[Excerpts from a dataset]
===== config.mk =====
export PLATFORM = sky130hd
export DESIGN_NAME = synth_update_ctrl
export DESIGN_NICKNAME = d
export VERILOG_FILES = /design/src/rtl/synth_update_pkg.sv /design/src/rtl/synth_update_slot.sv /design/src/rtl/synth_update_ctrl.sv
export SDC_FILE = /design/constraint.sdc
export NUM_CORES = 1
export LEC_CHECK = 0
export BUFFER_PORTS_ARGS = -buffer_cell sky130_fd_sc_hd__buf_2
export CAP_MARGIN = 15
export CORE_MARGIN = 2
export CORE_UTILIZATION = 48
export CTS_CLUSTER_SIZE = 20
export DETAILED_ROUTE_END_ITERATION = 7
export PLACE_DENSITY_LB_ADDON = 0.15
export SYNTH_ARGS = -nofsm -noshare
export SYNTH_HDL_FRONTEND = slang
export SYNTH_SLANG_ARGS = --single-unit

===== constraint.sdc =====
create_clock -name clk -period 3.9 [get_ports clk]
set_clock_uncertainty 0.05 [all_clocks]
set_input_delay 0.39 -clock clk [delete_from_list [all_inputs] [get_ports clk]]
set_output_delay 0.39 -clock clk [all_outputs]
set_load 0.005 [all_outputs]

§ Activity
Write out word for word only the lines from the start of the entries down to the line with "export CORE_UTILIZATION = 48", please, including both ends.

§ Result of this task
===== config.mk =====
export PLATFORM = sky130hd
export DESIGN_NAME = synth_update_ctrl
export DESIGN_NICKNAME = d
export VERILOG_FILES = /design/src/rtl/synth_update_pkg.sv /design/src/rtl/synth_update_slot.sv /design/src/rtl/synth_update_ctrl.sv
export SDC_FILE = /design/constraint.sdc
export NUM_CORES = 1
export LEC_CHECK = 0
export BUFFER_PORTS_ARGS = -buffer_cell sky130_fd_sc_hd__buf_2
export CAP_MARGIN = 15
export CORE_MARGIN = 2
export CORE_UTILIZATION = 48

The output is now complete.